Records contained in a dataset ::
**src/rtl/madd_stream.sv**
```systemverilog
// Streaming signed matrix adder/subtractor: LANES elements per beat, one output
// register stage, row/matrix framing, per-matrix latched wrap/saturate and add/sub mode.
module madd_stream #(
  parameter int unsigned ADDER_NUM    = 128,
  parameter int unsigned DIMENTION    = 768,
  parameter int unsigned WIDTH_ADDEND = 8,
  parameter int unsigned WIDTH_SUM    = WIDTH_ADDEND,
  parameter int unsigned LANES        = 32
) (
  input  logic                          clk,
  input  logic                          rst_n,
  input  logic                          abort,
  input  logic                          cfg_sat,
  input  logic                          cfg_sub,
  input  logic                          in_valid,
  output logic                          in_ready,
  input  logic [LANES*WIDTH_ADDEND-1:0] addend1,
  input  logic [LANES*WIDTH_ADDEND-1:0] addend2,
  output logic                          out_valid,
  input  logic                          out_ready,
  output logic [LANES*WIDTH_SUM-1:0]    sum,
  output logic                          out_ovf,
  output logic                          out_last_row,
  output logic                          out_last,
  output logic                          busy
);

  localparam int unsigned BEATS_ROW = DIMENTION / LANES;
  localparam int unsigned CW        = (BEATS_ROW > 1) ? $clog2(BEATS_ROW) : 1;
  localparam int unsigned RW        = (ADDER_NUM > 1) ? $clog2(ADDER_NUM) : 1;
  localparam int unsigned WE        = WIDTH_ADDEND + 1;
  localparam int unsigned WS        = LANES * WIDTH_SUM;

  logic [CW-1:0]    r_col;
  logic [RW-1:0]    r_row;
  logic             r_sat;
  logic             r_sub;
  logic             r_out_valid;
  logic [WS-1:0]    r_sum;
  logic             r_ovf;
  logic             r_last_row;
  logic             r_last;
  logic             r_busy;

  logic             w_accept;
  logic             w_first;
  logic             w_sat;
  logic             w_sub;
  logic             w_col_last;
  logic             w_row_last;
  logic [WS-1:0]    w_sum;
  logic [LANES-1:0] w_lane_ovf;

  assign in_ready   = !rst_n || !r_out_valid || out_ready;
  assign w_accept   = in_valid && in_ready;
  assign w_first    = (r_col == '0) && (r_row == '0);
  assign w_col_last = (r_col == CW'(BEATS_ROW - 1));
  assign w_row_last = (r_row == RW'(ADDER_NUM - 1));

  // First beat of a matrix uses the live config; later beats use the latched copy.
  assign w_sat = w_first ? cfg_sat : r_sat;
  assign w_sub = w_first ? cfg_sub : r_sub;

  for (genvar k = 0; k < LANES; k++) begin : g_lane
    logic signed [WE-1:0] w_a;
    logic signed [WE-1:0] w_b;
    logic signed [WE-1:0] w_x;

    assign w_a = WE'($signed(addend1[k*WIDTH_ADDEND +: WIDTH_ADDEND]));
    assign w_b = WE'($signed(addend2[k*WIDTH_ADDEND +: WIDTH_ADDEND]));
    assign w_x = w_sub ? (w_a - w_b) : (w_a + w_b);

    if (WIDTH_SUM > WIDTH_ADDEND) begin : g_wide
      assign w_sum[k*WIDTH_SUM +: WIDTH_SUM] = WIDTH_SUM'(w_x);
      assign w_lane_ovf[k]                   = 1'b0;
    end else begin : g_narrow
      logic w_ov;
      // Exact result leaves the W-bit range when the two top bits disagree.
      assign w_ov          = w_x[WE-1] ^ w_x[WE-2];
      assign w_lane_ovf[k] = w_ov;
      assign w_sum[k*WIDTH_SUM +: WIDTH_SUM] = (w_ov && w_sat)
          ? {w_x[WE-1], {(WIDTH_ADDEND-1){~w_x[WE-1]}}}
          : w_x[WIDTH_ADDEND-1:0];
    end
  end

  // Output register, framing counters, mode latch and busy flag.
  always_ff @(posedge clk) begin
    if (!rst_n) begin
      r_col       <= '0;
      r_row       <= '0;
      r_sat       <= 1'b0;
      r_sub       <= 1'b0;
      r_out_valid <= 1'b0;
      r_sum       <= '0;
      r_ovf       <= 1'b0;
      r_last_row  <= 1'b0;
      r_last      <= 1'b0;
      r_busy      <= 1'b0;
    end else if (abort) begin
      r_col       <= '0;
      r_row       <= '0;
      r_busy      <= 1'b0;
      r_out_valid <= 1'b0;
    end else if (w_accept) begin
      r_out_valid <= 1'b1;
      r_sum       <= w_sum;
      r_ovf       <= |w_lane_ovf;
      r_last_row  <= w_col_last;
      r_last      <= w_col_last && w_row_last;
      r_busy      <= !(w_col_last && w_row_last);
      if (w_first) begin
        r_sat <= cfg_sat;
        r_sub <= cfg_sub;
      end
      if (w_col_last) begin
        r_col <= '0;
        r_row <= w_row_last ? '0 : r_row + RW'(1);
      end else begin
        r_col <= r_col + CW'(1);
      end
    end else if (out_ready) begin
      r_out_valid <= 1'b0;
    end
  end

  assign out_valid    = r_out_valid;
  assign sum          = r_sum;
  assign out_ovf      = r_ovf;
  assign out_last_row = r_last_row;
  assign out_last     = r_last;
  assign busy         = r_busy;

endmodule

```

WORK TO COMPLETE :: Return each full line of the entries that contains the word "register".

SOLUTION BELOW ::
// register stage, row/matrix framing, per-matrix latched wrap/saturate and add/sub mode.
  // Output register, framing counters, mode latch and busy flag.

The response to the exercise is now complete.